INTRODUCING NEW TREATMENT GUIDELINES FOR SEVERE ARVOPHILLIA

 

Disease Overview

Arvophillia is an infectious disease that affects approximately 225 million people worldwide. Almost one million people die from the disease each year, mostly children younger than five years old. Although the vast majority of arvophillia cases occur in sub-Saharan Africa, the disease is a public-health problem in more than 109 countries in the world, 45 of which are in Africa.

 

Uncomplicated arvophillia is caused by a parasite that is transmitted to humans through specific bug bites. With early diagnosis, followed by an effective and timely treatment, a patient can expect a complete recovery. If left untreated, uncomplicated arvophillia, can progress to severe arvophillia (approximately 10% of untreated cases). Without treatment, these severe cases have a 100% mortality rate.

 

Current Treatment

Huffstatin has been the mainstay of arvophillia treatment since 1960s. For uncomplicated cases of arvophillia, oral huffstatin is used. In the treatment of severe arvophillia, huffstatin is given three times a day in a slow, rate-controlled intravenous (IV) drip that takes four hours per IV drip since rapid injection results in potentially lethal low blood pressure (hypotension). The drawbacks of the huffstatin treatment protocol are:

  • Requires continual supervision of the infusion thus increasing the burden on health care workers
  • Necessitates continuous cardiac monitoring to watch out for huffstatin associated hypotension
  • May lead to extremely low blood sugar (hyperinsulinaemic hypoglycaemia) that can cause brain damage and developmental delays in children.

 

New Treatment Option

Clairadol is a new treatment option that is now regarded as a highly effective alternative to huffstatin. It is the most rapidly acting and potent of all the anti arvophillial drugs available. It can be given in just four minutes through an intravenous (in the vein) injection once daily and is therefore safer and easier to administer than huffstatin lowering the side effects usually associated with the administration of huffstatin. Clairadol is now available from verified and pre- approved suppliers that meet all quality standards.

 

Efficacy results

Two landmark clinical trials have been conducted to test the efficacy and the relative superiority of clairadol over huffstatin. The first trial, called NEEDAN, was conducted in 2005. This was a multi-site trial in South East Asia and was conducted primarily on adults (the study results were not statistically significant for children).

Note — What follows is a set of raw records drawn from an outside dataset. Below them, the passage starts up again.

==> config.mk <==
export PLATFORM = sky130hd
export DESIGN_NAME = ex_mem_pipe_reg
export DESIGN_NICKNAME = d
export VERILOG_FILES = /design/src/rtl/ex_mem_pipe_reg.sv
export SDC_FILE = /design/constraint.sdc
export NUM_CORES = 1
export LEC_CHECK = 0
export CAP_MARGIN = 0
export CORE_ASPECT_RATIO = 1.1
export CORE_MARGIN = 1
export CORE_UTILIZATION = 29
export DETAILED_ROUTE_END_ITERATION = 6
export PLACE_DENSITY = 0.52
export SLEW_MARGIN = 30
export SYNTH_ARGS = -nofsm -noshare
export SYNTH_HDL_FRONTEND = slang
export SYNTH_SLANG_ARGS = --single-unit
==> constraint.sdc <==
create_clock -name clk -period 5.5 [get_ports clk]
set_input_delay 1.1 -clock clk [delete_from_list [all_inputs] [get_ports clk]]
set_output_delay 1.1 -clock clk [all_outputs]
set_load 0.05 [all_outputs]
==> src/rtl/ex_mem_pipe_reg.sv <==
// ex_mem_pipe_reg
// ----------------
// EX->MEM pipeline boundary register. It carries the execute-stage result
// bundle (rd, store data, ALU/CFU result, pc+4, LSU op, write-back controls)
// to the memory stage under a valid/ready handshake.
//
// SKID=1 builds a 2-entry skid buffer. in_ready comes straight from a flop,
//        so the upstream ready path has no combinational logic.
// SKID=0 builds a single register. in_ready = ~out_valid | out_ready.
//
// Ports:
//   clk, arst_n        clock; asynchronous active-low reset
//   flush              drops all held entries and any same-cycle input transfer
//   in_valid/in_ready  upstream handshake
//   in_*               execute-stage bundle
//   out_valid/out_ready downstream handshake
//   out_*              registered bundle (the main entry)
//   occupancy          number of held entries (0..2)

module ex_mem_pipe_reg #(
    parameter int unsigned XLEN    = 32,
    parameter int unsigned LSUOP_W = 4,
    parameter int unsigned SKID    = 1
) (
    input  logic               clk,
    input  logic               arst_n,
    input  logic               flush,

    input  logic               in_valid,
    output logic               in_ready,
    input  logic [4:0]         in_rd,
    input  logic [XLEN-1:0]    in_opr_b,
    input  logic [XLEN-1:0]    in_opr_res,
    input  logic [XLEN-1:0]    in_pc4,
    input  logic [LSUOP_W-1:0] in_lsuop,
    input  logic               in_rf_en,
    input  logic               in_dm_en,
    input  logic [1:0]         in_wb_sel,

    output logic               out_valid,
    input  logic               out_ready,
    output logic [4:0]         out_rd,
    output logic [XLEN-1:0]    out_opr_b,
    output logic [XLEN-1:0]    out_opr_res,
    output logic [XLEN-1:0]    out_pc4,
    output logic [LSUOP_W-1:0] out_lsuop,
    output logic               out_rf_en,
    output logic               out_dm_en,
    output logic [1:0]         out_wb_sel,

    output logic [1:0]         occupancy
);

    typedef struct packed {
        logic [4:0]         rd;
        logic [XLEN-1:0]    opr_b;
        logic [XLEN-1:0]    opr_res;
        logic [XLEN-1:0]    pc4;
        logic [LSUOP_W-1:0] lsuop;
        logic               rf_en;
        logic               dm_en;
        logic [1:0]         wb_sel;
    } bundle_t;

    bundle_t in_bundle;
    bundle_t main_q, main_d;
    bundle_t skid_q, skid_d;
    logic    main_valid_q, main_valid_d;
    logic    skid_valid_q, skid_valid_d;
    logic    in_ready_q, in_ready_d;
    logic    xfer_in, xfer_out;

    assign in_bundle = '{rd:      in_rd,
                         opr_b:   in_opr_b,
                         opr_res: in_opr_res,
                         pc4:     in_pc4,
                         lsuop:   in_lsuop,
                         rf_en:   in_rf_en,
                         dm_en:   in_dm_en,
                         wb_sel:  in_wb_sel};

    assign in_ready = (SKID != 0) ? in_ready_q : (~main_valid_q | out_ready);
    assign xfer_in  = in_valid & in_ready;
    assign xfer_out = main_valid_q & out_ready;

    always_comb begin
        // NOTE: every signal gets its hold value first so that no path through
        // the branches below leaves one unassigned and infers a latch.
        main_valid_d = main_valid_q;
        skid_valid_d = skid_valid_q;
        main_d       = main_q;
        skid_d       = skid_q;

        if (flush) begin
            // Flush wins: a same-cycle input is dropped, payloads are left alone.
            main_valid_d = 1'b0;
            skid_valid_d = 1'b0;
        end else if (SKID == 0) begin
            if (xfer_in) begin
                main_d       = in_bundle;
                main_valid_d = 1'b1;
            end else if (xfer_out) begin
                main_valid_d = 1'b0;
            end
        end else begin
            unique case ({main_valid_q, skid_valid_q})
                2'b00: begin
                    if (xfer_in) begin
                        main_d       = in_bundle;
                        main_valid_d = 1'b1;
                    end
                end
                2'b10: begin
                    if (xfer_in && xfer_out) begin
                        main_d = in_bundle;
                    end else if (xfer_in) begin
                        // Downstream stalled: park the new bundle behind main.
                        skid_d       = in_bundle;
                        skid_valid_d = 1'b1;
                    end else if (xfer_out) begin
                        main_valid_d = 1'b0;
                    end
                end
                2'b11: begin
                    // in_ready is low here, so only a drain can happen.
                    if (xfer_out) begin
                        main_d       = skid_q;
                        skid_valid_d = 1'b0;
                    end
                end
                default: begin
                    // {0,1} is unreachable; hold.
                end
            endcase
        end

        // Registered ready: next cycle we can accept iff the skid slot is free.
        in_ready_d = ~skid_valid_d;
    end

    // NOTE: sequential state uses non-blocking assignments so every flop
    // samples the pre-edge values regardless of statement order.
    always_ff @(posedge clk or negedge arst_n) begin
        if (!arst_n) begin
            main_valid_q <= 1'b0;
            skid_valid_q <= 1'b0;
            in_ready_q   <= 1'b1;
            // NOTE: payloads are reset too, so out_* reads as 0 after reset
            // and no stale bundle survives an asynchronous reset.
            main_q       <= '0;
            skid_q       <= '0;
        end else begin
            main_valid_q <= main_valid_d;
            skid_valid_q <= skid_valid_d;
            in_ready_q   <= in_ready_d;
            main_q       <= main_d;
            skid_q       <= skid_d;
        end
    end

    assign out_valid   = main_valid_q;
    assign out_rd      = main_q.rd;
    assign out_opr_b   = main_q.opr_b;
    assign out_opr_res = main_q.opr_res;
    assign out_pc4     = main_q.pc4;
    assign out_lsuop   = main_q.lsuop;
    assign out_rf_en   = main_q.rf_en;
    assign out_dm_en   = main_q.dm_en;
    assign out_wb_sel  = main_q.wb_sel;

    assign occupancy = {1'b0, main_valid_q} + {1'b0, skid_valid_q};

endmodule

The second trial, called MENDLAK was conducted in 2010 to further extrapolate the results from the NEEDAN study. This trial was conducted on children living in nine different African countries. This trial defined children as being the population below 14 years of age.

 

These trials were able to demonstrate with statistical certainty the following:

Mortality using

Huffstatin

Mortality using

Clairadol

Mortality Benefit from

Clairadol*

Adults

(>14 years old))

22% 15% 7%
Children

(<14 years old)

10.9% 8.5% 2.4%

*Decrease in mortality using Clairadol instead of Huffstatin

 

In addition to the mortality benefit of clairadol, the trials were also able to conclude the following clinical and programmatic benefits over huffstatin-

Clinical:

  • Lower risk of hypoglycemia than huffstatin
  • Less frequent development of coma than huffstatin
  • Less frequent convulsions than huffstatin

Programmatic:

  • Less burden on health care workers as it does not require rate controlled infusion or cardiac monitoring
  • Fewer doses required as the complete treatment with clairadol requires 5 doses whereas treatment with huffstatin requires 10 doses
  • More safe than huffstatin treatment where rapid administration is unsafe and needs to be infused over four hours

 

Global Health Policy Implication

In view of the two clinical trials, NEEDAN and MENDLAK, the World Health Organization (WHO) updated its guidelines for the treatment of severe arvophillia and now recommends:

 

“Clairadol as the preferred treatment for both adults and children in the treatment of Severe Arvophillia”

 

WHO is the directing and coordinating authority for health within the United Nations. Globally, countries look for guidelines from WHO to set up their country health policies. WHO’s adoption of the new treatment guidelines is therefore an irrefutable endorsement of clairadol as the most effective treatment for severe arvophillia.

 

The Challenge

The challenge being faced in almost all African nations is that there is a long road from the guideline change recommended by WHO to actual policy change and implementation by these countries. One such nation is the Republic of Zachistan which records the third highest deaths from arvophillia. The existing treatment guidelines for the country still do not recommend clairadol as the preferred treatment.

 

CHAI is working with the Ministry of Health of Zachistan to advocate for the switch to clairadol preferred treatment for severe arvophillia. The first step in this long process of policy change is to convince the Ministry that the updated WHO guidelines are the right choice for the country. CHAI is tasked with providing a convincing argument, supported by both strong qualitative analysis and quantitative data, to the Ministry to change the treatment guidelines for severe arvophillia.

 

The relevant details and figures are provided in the Appendix.

 

Epidemiological Profile of Republic of Zachistan

Total Population 34,619,949
Diagnosed arvophillia cases in total population 27%
Severe arvophillia among diagnosed cases 5%

 

Age wise distribution of severe arvophillia population

Age Category Percent of severe arvophillia population Average Weight (kg)
< 3 years 70% 10
3 – 5 years 8% 16
5 – 9 years 2% 23
9 – 14 years 6% 38
> 14 years 14% 62

 

 

Treatment Protocol for Huffstatin and Clairadol

ITEM HUFFSTATIN CLAIRADOL
Dosing
Ampoule/ Vial Sharing* NO NO
Unit size 300 mg Ampoule 60 mg Vial
Loading Dose**(mg/kg body weight) 20 2.4
Maintenance Dose*** (mg/kg body

weight)

10 2.4
Number of loading doses 1 1
Number of maintenance doses 9 4
Dextrose required 1ml/mg 5ml/vial
Consumables used/patient
Syringes 10 6
Needles 10 6
Cannulas 3 1

 

IV Giving Sets 3 1

*No vial/ampoule sharing means these cannot be shared across doses or across patients. For example if a dose requires 2.5 vials, it means 3 vials will be used since the unused portion will be discarded.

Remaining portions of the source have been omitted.